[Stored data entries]

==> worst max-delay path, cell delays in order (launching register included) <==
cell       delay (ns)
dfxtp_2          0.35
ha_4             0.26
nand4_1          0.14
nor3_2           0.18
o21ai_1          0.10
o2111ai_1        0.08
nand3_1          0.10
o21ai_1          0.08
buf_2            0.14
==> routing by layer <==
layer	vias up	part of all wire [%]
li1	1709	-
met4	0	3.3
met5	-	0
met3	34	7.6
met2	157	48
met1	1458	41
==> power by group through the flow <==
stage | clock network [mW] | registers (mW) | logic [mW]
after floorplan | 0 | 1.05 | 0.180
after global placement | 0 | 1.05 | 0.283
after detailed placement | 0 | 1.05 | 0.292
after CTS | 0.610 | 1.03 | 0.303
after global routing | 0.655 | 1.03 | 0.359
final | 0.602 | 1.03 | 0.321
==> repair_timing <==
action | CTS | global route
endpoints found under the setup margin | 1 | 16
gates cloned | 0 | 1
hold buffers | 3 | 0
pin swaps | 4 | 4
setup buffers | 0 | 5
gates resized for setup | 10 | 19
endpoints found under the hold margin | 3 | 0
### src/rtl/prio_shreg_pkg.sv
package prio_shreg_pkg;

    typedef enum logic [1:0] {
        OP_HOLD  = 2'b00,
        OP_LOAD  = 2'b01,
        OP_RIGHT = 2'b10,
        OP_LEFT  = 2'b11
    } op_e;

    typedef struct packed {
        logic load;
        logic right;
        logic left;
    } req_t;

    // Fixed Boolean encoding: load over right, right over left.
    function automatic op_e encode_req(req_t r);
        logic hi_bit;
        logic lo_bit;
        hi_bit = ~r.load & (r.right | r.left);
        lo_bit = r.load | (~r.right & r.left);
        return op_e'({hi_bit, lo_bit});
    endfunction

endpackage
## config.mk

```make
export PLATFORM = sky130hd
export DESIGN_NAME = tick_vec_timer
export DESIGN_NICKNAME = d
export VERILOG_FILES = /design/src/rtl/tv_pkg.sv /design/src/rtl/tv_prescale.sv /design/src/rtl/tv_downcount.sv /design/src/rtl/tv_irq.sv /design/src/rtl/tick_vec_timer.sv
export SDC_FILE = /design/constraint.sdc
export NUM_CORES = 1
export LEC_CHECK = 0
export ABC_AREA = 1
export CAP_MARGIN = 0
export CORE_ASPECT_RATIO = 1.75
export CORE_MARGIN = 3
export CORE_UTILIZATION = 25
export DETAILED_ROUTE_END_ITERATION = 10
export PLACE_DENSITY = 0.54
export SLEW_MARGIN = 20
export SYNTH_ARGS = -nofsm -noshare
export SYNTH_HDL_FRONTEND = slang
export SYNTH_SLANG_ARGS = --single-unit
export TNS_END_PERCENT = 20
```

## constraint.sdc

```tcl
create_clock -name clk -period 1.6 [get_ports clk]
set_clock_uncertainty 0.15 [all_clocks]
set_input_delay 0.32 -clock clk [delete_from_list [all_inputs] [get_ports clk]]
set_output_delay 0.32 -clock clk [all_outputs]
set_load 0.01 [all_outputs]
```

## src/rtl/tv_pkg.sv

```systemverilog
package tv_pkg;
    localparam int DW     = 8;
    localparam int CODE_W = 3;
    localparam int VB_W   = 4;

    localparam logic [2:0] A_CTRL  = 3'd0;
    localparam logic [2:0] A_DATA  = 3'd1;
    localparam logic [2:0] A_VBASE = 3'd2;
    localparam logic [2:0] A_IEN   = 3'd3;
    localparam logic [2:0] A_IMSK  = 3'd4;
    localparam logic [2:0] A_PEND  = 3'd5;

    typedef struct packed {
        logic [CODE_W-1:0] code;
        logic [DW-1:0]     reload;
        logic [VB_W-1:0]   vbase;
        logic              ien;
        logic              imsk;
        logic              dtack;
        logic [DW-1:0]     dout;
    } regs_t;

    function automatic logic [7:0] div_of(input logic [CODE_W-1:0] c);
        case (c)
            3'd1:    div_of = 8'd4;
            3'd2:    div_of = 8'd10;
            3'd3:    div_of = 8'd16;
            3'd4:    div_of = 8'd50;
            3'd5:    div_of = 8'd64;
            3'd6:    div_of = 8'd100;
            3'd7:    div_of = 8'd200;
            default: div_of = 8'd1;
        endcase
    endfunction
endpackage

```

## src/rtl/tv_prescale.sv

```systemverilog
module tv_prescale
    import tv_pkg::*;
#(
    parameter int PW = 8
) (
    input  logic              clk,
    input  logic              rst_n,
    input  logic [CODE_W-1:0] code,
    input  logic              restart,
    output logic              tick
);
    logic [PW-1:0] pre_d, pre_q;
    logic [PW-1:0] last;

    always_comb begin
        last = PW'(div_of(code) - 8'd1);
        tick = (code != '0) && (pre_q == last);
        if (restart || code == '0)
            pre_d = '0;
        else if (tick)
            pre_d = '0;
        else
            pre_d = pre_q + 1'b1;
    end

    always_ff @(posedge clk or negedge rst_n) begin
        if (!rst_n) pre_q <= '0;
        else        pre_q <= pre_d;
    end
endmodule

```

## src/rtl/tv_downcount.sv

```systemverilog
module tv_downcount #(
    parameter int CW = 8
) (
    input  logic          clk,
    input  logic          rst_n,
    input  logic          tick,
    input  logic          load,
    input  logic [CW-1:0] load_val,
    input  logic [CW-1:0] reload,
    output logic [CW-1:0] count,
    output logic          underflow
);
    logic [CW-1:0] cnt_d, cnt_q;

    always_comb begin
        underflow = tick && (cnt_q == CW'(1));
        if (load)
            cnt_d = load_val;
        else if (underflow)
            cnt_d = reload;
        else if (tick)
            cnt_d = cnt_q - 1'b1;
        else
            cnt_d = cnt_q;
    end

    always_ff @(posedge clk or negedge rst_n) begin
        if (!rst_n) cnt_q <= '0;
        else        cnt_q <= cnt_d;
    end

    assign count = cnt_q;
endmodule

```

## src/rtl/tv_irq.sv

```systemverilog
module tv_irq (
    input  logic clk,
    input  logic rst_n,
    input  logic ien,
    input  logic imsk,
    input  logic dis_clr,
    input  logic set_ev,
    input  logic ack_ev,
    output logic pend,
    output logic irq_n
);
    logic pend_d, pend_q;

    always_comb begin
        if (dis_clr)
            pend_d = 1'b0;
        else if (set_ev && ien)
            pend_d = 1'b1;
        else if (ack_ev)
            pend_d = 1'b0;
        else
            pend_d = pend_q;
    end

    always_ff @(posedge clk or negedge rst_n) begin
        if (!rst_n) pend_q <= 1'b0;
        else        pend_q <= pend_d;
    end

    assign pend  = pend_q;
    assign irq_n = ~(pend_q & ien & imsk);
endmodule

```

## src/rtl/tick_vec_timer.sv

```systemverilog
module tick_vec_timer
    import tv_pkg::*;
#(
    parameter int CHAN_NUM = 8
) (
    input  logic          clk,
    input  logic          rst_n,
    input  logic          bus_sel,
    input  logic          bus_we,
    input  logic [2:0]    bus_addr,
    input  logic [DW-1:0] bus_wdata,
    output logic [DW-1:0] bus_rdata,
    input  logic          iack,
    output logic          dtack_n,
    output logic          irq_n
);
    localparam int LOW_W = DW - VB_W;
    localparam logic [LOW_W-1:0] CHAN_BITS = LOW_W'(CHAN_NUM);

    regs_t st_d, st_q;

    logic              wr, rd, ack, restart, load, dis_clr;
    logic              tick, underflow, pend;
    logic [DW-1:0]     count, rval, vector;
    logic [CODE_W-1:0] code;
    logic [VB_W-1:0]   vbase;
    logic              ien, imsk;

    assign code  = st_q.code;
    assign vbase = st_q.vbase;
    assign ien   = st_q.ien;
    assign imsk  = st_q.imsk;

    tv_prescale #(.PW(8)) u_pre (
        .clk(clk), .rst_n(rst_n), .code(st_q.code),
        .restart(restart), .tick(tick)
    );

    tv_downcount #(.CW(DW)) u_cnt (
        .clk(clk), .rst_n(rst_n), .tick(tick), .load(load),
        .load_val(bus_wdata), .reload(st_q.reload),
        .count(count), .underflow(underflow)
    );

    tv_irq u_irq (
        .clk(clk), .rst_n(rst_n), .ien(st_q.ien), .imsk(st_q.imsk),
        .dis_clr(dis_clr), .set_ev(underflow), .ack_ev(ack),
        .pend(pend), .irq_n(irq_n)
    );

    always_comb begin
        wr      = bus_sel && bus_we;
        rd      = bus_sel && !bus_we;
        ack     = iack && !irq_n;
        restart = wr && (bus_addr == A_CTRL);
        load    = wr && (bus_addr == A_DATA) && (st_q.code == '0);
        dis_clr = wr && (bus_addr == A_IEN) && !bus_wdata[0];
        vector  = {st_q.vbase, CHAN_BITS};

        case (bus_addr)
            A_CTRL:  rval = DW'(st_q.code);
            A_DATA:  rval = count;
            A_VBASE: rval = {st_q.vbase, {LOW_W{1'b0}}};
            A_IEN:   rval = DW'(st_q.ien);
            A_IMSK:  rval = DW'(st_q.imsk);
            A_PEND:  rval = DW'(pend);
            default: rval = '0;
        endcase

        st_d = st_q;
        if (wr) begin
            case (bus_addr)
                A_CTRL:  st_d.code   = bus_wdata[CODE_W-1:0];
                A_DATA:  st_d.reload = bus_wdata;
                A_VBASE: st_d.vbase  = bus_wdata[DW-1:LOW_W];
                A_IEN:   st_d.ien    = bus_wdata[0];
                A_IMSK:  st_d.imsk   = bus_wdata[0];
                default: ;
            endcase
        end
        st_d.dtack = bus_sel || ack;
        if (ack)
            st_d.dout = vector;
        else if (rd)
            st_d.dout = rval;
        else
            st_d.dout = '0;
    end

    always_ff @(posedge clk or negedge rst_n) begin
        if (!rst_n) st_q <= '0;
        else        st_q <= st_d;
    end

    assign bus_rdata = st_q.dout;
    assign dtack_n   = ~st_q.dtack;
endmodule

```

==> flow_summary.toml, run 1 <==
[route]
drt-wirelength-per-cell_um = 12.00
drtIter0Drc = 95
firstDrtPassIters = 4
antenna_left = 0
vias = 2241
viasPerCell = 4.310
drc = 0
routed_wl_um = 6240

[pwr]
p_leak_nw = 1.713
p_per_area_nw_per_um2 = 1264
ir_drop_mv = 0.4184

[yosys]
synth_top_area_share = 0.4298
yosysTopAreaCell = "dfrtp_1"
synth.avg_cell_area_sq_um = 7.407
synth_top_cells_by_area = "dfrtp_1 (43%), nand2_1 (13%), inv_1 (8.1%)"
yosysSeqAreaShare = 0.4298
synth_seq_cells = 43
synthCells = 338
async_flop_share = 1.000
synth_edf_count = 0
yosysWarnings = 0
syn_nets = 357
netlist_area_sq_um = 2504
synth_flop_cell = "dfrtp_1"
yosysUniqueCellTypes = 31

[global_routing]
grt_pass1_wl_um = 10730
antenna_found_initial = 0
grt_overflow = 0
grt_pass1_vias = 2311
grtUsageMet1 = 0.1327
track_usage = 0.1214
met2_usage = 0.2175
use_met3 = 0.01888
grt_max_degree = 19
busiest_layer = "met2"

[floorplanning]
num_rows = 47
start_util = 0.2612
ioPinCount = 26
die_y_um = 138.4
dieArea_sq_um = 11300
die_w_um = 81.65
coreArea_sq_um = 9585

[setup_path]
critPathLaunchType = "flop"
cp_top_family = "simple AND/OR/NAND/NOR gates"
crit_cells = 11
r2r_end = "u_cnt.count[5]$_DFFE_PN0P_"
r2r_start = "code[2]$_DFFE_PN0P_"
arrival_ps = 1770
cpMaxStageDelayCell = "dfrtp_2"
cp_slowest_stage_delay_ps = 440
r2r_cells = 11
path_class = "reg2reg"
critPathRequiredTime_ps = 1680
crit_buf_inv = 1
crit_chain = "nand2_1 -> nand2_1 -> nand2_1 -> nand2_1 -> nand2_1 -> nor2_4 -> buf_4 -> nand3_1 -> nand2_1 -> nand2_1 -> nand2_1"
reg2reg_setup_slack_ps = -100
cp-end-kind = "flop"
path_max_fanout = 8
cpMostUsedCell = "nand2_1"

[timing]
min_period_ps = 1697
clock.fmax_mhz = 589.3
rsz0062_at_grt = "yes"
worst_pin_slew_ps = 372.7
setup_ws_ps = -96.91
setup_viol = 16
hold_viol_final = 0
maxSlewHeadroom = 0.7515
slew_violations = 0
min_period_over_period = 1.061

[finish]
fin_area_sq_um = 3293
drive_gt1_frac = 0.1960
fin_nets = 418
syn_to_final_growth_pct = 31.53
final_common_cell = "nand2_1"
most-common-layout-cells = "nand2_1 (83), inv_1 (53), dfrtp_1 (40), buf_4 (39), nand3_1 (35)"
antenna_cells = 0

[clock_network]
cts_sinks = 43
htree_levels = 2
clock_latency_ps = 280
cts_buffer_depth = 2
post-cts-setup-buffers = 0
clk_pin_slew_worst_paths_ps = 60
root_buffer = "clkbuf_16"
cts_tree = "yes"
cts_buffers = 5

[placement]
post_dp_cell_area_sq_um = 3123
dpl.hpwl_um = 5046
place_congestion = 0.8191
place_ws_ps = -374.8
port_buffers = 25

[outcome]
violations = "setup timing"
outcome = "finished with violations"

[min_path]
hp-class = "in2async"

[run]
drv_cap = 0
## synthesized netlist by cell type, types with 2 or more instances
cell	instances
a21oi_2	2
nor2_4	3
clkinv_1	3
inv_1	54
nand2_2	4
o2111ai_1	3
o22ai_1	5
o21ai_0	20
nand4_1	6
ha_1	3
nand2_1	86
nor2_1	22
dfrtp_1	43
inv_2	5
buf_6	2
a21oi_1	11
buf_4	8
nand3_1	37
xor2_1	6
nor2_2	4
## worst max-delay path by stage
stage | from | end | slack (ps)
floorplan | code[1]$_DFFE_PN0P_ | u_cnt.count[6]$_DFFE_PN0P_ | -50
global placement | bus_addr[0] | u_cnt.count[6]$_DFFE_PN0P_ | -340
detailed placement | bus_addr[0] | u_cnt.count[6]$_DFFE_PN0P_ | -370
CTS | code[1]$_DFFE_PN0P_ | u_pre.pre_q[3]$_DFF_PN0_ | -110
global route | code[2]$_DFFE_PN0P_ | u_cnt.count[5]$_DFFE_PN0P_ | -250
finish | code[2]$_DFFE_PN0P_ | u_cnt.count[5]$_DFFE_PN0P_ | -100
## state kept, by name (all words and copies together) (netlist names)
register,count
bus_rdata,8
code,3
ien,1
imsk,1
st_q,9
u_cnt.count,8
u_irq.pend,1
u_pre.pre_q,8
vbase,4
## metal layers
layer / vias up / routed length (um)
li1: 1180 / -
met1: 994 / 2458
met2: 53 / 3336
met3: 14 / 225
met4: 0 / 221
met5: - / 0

*Exercise prompt*.
Of the records above, copy each line that includes "placement".

*Answer box*.
after global placement | 0 | 1.05 | 0.283
after detailed placement | 0 | 1.05 | 0.292
[placement]
global placement | bus_addr[0] | u_cnt.count[6]$_DFFE_PN0P_ | -340
detailed placement | bus_addr[0] | u_cnt.count[6]$_DFFE_PN0P_ | -370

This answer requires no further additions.